Este combatente pelo ajuste permanente das nossas vidas acha que faz muita falta ao país. Se o governo não conseguir aprovar a lei que põe toda a gente a trabalhar mais e a ganhar menos ele sugere ajuste eleitoral.
Estamos
sempre todos a viver acima das nossas possibilidades. Todos? Todos
menos ele, que se apresenta ao serviço em áreas do ensino para que não
tem qualquer classificação a não ser o ter sido político profissional. É
o profissionalismo à Salazar. Da cunha que habilita o biltre fascista.
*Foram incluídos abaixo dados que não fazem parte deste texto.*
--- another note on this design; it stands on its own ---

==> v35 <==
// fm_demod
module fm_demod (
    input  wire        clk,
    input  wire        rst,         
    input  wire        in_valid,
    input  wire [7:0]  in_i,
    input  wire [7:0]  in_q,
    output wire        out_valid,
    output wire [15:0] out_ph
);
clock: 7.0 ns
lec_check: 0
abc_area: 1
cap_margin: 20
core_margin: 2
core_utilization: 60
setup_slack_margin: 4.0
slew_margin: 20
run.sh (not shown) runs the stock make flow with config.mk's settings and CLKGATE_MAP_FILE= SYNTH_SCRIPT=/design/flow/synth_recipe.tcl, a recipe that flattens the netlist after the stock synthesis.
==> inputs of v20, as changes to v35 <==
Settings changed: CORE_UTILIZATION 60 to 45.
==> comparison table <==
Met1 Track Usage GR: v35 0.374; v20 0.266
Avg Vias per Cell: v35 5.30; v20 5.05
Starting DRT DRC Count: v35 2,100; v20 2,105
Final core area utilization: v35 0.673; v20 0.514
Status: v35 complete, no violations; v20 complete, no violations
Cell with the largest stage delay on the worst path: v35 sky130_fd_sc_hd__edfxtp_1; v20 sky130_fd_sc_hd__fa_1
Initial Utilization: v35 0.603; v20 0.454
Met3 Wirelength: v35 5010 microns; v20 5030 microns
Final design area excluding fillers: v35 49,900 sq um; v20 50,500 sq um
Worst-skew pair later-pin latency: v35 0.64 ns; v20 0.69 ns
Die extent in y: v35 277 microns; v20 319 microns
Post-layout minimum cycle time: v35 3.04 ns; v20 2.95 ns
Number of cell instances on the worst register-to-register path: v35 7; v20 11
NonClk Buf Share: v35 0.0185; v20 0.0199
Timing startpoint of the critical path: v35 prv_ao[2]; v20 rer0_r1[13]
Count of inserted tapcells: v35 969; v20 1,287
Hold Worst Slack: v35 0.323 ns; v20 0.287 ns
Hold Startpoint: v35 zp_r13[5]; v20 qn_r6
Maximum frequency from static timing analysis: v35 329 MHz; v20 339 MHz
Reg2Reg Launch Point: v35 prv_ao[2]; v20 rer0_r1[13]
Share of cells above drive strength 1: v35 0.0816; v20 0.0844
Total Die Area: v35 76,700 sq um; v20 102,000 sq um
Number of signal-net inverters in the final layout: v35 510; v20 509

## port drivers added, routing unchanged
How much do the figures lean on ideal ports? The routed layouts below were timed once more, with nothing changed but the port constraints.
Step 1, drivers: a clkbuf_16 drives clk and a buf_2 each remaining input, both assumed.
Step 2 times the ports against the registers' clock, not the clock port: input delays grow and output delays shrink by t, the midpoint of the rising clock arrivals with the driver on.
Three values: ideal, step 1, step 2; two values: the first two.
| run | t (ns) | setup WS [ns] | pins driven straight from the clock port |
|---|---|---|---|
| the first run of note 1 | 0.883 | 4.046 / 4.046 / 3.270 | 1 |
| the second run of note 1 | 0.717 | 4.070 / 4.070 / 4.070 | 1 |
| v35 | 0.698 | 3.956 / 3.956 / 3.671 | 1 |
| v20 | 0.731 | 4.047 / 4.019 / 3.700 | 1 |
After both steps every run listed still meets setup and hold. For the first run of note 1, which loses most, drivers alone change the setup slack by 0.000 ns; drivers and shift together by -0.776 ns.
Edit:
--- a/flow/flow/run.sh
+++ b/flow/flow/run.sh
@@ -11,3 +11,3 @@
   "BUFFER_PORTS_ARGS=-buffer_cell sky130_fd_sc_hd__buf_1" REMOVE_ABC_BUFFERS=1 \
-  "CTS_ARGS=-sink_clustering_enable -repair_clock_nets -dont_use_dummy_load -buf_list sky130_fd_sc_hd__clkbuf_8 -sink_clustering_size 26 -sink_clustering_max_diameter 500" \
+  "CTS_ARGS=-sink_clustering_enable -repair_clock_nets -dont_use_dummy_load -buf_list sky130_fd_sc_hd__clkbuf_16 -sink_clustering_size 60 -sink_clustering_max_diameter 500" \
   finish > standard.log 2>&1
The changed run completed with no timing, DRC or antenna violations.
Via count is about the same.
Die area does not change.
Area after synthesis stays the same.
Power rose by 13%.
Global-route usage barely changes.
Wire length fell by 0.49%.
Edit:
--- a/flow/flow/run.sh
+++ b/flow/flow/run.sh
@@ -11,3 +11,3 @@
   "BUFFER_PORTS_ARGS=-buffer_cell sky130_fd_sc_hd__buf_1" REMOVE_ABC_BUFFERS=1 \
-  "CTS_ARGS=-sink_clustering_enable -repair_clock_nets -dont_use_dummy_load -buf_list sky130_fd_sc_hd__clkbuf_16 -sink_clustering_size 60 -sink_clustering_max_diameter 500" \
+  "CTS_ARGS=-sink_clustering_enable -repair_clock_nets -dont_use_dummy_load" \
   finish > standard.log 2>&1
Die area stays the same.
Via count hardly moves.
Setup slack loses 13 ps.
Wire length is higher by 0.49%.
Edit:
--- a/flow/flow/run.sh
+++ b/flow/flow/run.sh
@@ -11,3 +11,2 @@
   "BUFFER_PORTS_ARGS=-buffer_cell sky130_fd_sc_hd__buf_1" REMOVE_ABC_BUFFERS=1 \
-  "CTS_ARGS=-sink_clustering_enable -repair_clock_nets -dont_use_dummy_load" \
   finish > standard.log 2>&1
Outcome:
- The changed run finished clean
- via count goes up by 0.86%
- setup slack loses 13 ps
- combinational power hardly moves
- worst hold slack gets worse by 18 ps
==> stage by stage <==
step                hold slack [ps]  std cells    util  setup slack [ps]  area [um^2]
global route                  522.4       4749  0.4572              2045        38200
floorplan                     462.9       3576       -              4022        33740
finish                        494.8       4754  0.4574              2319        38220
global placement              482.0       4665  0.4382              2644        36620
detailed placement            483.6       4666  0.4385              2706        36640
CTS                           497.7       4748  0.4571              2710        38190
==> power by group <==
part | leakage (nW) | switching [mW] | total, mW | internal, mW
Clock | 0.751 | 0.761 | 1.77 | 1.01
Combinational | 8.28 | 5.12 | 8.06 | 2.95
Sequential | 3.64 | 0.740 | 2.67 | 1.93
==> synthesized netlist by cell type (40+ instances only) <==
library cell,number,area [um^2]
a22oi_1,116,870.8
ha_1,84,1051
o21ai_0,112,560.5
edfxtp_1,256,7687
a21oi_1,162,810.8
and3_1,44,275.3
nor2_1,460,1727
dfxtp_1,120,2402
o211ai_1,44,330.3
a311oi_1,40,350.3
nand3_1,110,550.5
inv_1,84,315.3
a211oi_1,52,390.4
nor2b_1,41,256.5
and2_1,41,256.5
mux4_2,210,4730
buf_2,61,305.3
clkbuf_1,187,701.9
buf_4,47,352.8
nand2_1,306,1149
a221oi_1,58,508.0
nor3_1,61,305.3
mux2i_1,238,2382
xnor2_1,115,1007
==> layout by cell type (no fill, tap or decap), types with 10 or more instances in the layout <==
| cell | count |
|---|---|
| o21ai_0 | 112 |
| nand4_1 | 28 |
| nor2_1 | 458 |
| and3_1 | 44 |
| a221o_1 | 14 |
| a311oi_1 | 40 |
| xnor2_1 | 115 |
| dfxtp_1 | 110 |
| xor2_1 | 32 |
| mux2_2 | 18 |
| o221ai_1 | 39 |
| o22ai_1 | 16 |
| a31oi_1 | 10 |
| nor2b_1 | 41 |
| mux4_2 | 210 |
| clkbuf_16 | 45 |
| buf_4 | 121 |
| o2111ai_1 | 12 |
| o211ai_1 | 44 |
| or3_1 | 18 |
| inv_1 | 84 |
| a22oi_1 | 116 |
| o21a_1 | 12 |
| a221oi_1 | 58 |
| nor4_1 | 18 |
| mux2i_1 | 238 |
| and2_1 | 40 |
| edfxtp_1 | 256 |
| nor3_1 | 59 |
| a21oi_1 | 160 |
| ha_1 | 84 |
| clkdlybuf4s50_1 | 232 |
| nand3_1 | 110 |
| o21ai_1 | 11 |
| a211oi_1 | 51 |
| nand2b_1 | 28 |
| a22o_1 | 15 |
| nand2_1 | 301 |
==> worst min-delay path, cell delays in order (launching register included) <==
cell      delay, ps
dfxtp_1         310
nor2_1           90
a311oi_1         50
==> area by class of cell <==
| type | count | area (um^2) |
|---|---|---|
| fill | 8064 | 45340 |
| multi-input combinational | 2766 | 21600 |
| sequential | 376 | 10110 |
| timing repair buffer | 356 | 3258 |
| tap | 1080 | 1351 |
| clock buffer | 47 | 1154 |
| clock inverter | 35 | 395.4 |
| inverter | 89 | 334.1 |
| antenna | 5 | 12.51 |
This is an optimization exercise on Yosys and OpenROAD, whose aim is small area, a short achievable clock period and few clock cycles, not a production implementation. At most, simulation tests tie the RTL to the original design; equivalence was not proved. Power and IR drop assume default switching activity.

==> flow/design.v (excerpt) <==
module rk_gpio (
    input              clk,
    input              rst,
    input              cmd_valid,
    output             cmd_ready,
    input      [31:0]  cmd_desc,
    input      [31:0]  cmd_data,
    output             rsp_valid,
    output     [2:0]   rsp_status,
    output     [31:0]  rsp_data,
    output             disp_valid,
    output     [7:0]   disp_irq,
    output             disp_exit,
    input      [63:0]  pad_in,
    output     [63:0]  pad_out,
    output     [63:0]  pad_oe,
    output     [63:0]  pull_en,
    output     [1:0]   bank_irq
);
    localparam ST_OK = 3'd0, ST_RANGE = 3'd1, ST_TRIG = 3'd2, ST_PULL = 3'd3,
               ST_MALFORMED = 3'd5, ST_INVREG = 3'd6, ST_GATED = 3'd7;
    wire [7:0]  op  = cmd_desc[31:24];
    wire [3:0]  fa  = cmd_desc[23:20];
    wire [3:0]  fz  = cmd_desc[19:16];
    wire [15:0] pin = cmd_desc[15:0];
    wire [7:0]  fb  = cmd_desc[15:8];
    wire [7:0]  fr  = cmd_desc[7:0];
    wire o_rd   = (op == 8'h01), o_wr  = (op == 8'h02), o_sb  = (op == 8'h03);
    wire o_wm   = (op == 8'h04) | (op == 8'h05);
    wire o_sdir = (op == 8'h10), o_slev = (op == 8'h11), o_glev = (op == 8'h12);
    wire o_pull = (op == 8'h13), o_trig = (op == 8'h14), o_req  = (op == 8'h15);
    wire o_toirq = (op == 8'h16);
    wire o_ien  = (op == 8'h20), o_idis = (op == 8'h21), o_iack = (op == 8'h22);
    wire o_wake = (op == 8'h23);
  ...
Settings: LEC_CHECK=0, CAP_MARGIN=10, CORE_MARGIN=2, CORE_UTILIZATION=50, CTS_BUF_LIST=sky130_fd_sc_hd__clkbuf_16, CTS_CLUSTER_DIAMETER=100, CTS_CLUSTER_SIZE=20, SLEW_MARGIN=10; clock period 10.0 ns.
standard.sh (not shown) runs the stock make flow with config.mk's settings and CLKGATE_MAP_FILE= SYNTH_SCRIPT=/design/flow/synth_recipe.tcl, a recipe that flattens the netlist after the stock synthesis.
==> flow/flow/run.sh <==
#!/bin/bash
# The standard layout (the standard.sh, unchanged synthesis), with a timing
# repair target below the clock period, port buffers that are plain buffers,
# and cell sizing not held to the same footprint.
set -euo pipefail
bash standard.sh synth > synth.log 2>&1
bash standard.sh SETUP_SLACK_MARGIN=6.6 MATCH_CELL_FOOTPRINT=0 \
    "BUFFER_PORTS_ARGS=-buffer_cell sky130_fd_sc_hd__buf_1" finish > layout.log 2>&1
The baseline ran to the end with no violations.
Testbench counts at the start, summed over its fixed seeds: cycles 5,593.
==> next run, changes <==
--- a/flow/flow/run.sh
+++ b/flow/flow/run.sh
@@ -7 +7 @@
-bash standard.sh SETUP_SLACK_MARGIN=6.6 MATCH_CELL_FOOTPRINT=0 \
+bash standard.sh SETUP_SLACK_MARGIN=6.5 MATCH_CELL_FOOTPRINT=0 \
PLACE_DENSITY = 0.75   (was not set)
Effect: The changed run finished but fails on capacitance limit, slew limit. Synthesized area stays the same. Sequential power barely changes. Design area went down by 1.6%. Global-route usage went down by 3.5 points. Wire length went down by 7.4%. First-iteration DRC count went up by about 14%. Die area stays the same. Synthesized cell count stays the same. Via count went down by 0.51%. Setup slack gets worse by 270 ps. Clock skew stays flat.

========
## before
Another version of the RTL of rk_gpio (not shown whole).
Size: roughly 4400 cells after synthesis, ~900 flip-flops, roughly 370 I/O pins.
==> flow/config.mk <==
export PLATFORM = sky130hd
export DESIGN_NAME = rk_gpio
export DESIGN_NICKNAME = rk_gpio
export VERILOG_FILES = /design/flow/design.v
export SDC_FILE = /design/flow/constraint.sdc
export NUM_CORES = 8
export LEC_CHECK = 0
export CAP_MARGIN = 15
export CORE_MARGIN = 2
export CORE_UTILIZATION = 50
export CTS_BUF_LIST = sky130_fd_sc_hd__clkbuf_16
export CTS_CLUSTER_DIAMETER = 100
export CTS_CLUSTER_SIZE = 20
export SLEW_MARGIN = 15
==> flow/constraint.sdc <==
create_clock -name core_clock -period 10.0 [get_ports {clk}]
set_input_delay 2.0000 -clock core_clock [delete_from_list [all_inputs] [get_ports {clk}]]
set_output_delay 2.0000 -clock core_clock [all_outputs]
set_load 0.01 [all_outputs]
==> flow/flow/run.sh <==
#!/bin/bash
# The standard layout (the standard.sh, unchanged synthesis), with a timing
# repair target below the clock period, port buffers that are plain buffers,
# and cell sizing not held to the same footprint.
set -euo pipefail
bash standard.sh synth > synth.log 2>&1
bash standard.sh SETUP_SLACK_MARGIN=6.7 MATCH_CELL_FOOTPRINT=0 \
    "BUFFER_PORTS_ARGS=-buffer_cell sky130_fd_sc_hd__buf_1" finish > layout.log 2>&1
Every stage of the flow completed for before, and the final layout passed the timing, design-rule and antenna checks.
### before -> after
- SLEW_MARGIN: 15 -> 20
- CAP_MARGIN: 15 -> 20
- CORE_UTILIZATION: 50 -> 55
--- outcome ---
after against before: number of antenna diodes went down 12; number of sinks driven by the clock tree held. Summary of after over before: count of cells along the worst register-to-register path now sits lower; peak clock frequency supported by timing now sits lower; part of the total power dissipated in sequential elements now sits higher; number of detailed-route iterations in the first pass now sits higher; final design area excluding fillers now sits lower. Sort before and after by post-route clock period utilization, descending, and after comes first. What after reported for total of cells resized after clock tree synthesis has to be multiplied by 1.10 to get the figure for before.
No functional check of the RTL was part of any run of this note.
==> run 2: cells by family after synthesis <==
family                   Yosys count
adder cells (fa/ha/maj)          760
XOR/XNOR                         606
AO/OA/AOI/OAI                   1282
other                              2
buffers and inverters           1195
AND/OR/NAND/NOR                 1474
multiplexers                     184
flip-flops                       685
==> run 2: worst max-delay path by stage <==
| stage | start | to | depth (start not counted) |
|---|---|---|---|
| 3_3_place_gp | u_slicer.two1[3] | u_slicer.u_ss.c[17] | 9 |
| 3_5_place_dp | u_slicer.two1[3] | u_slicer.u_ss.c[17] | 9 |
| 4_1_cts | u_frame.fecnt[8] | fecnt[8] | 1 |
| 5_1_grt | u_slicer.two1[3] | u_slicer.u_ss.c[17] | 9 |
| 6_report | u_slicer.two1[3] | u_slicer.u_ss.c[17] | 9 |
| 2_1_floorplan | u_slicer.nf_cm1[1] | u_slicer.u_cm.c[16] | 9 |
O
outro quer três assim. Já temos esse proponente, agora mais este, e o
outro deve ser sugerido em mesa pé de galo em contacto com o líder que
caiu da cadeira, dirigida pelo veterinário chalupa que acompanha o
outro, o dos três salazares.
Tudo isto poderia ser ridículo como é tudo o que sai do partido com nome de detergente — o governo-sombra do Chega é para rir —, mas desta vez não é ridículo, é perogoso. Esta sinistra criatura já ameaça: "se voltar é pelas piores razões". É o regresso do génio ajustador. O sábio que sabe o que está mal. O sebastianismo permanente alimenta uma direita vazia de ideias que só pretende esvaziar o que nos protege e dá animo. Passos Coelho está perdido. Por favor não lhe indiquem caminhos. Não forneçam carne morta ao abutre.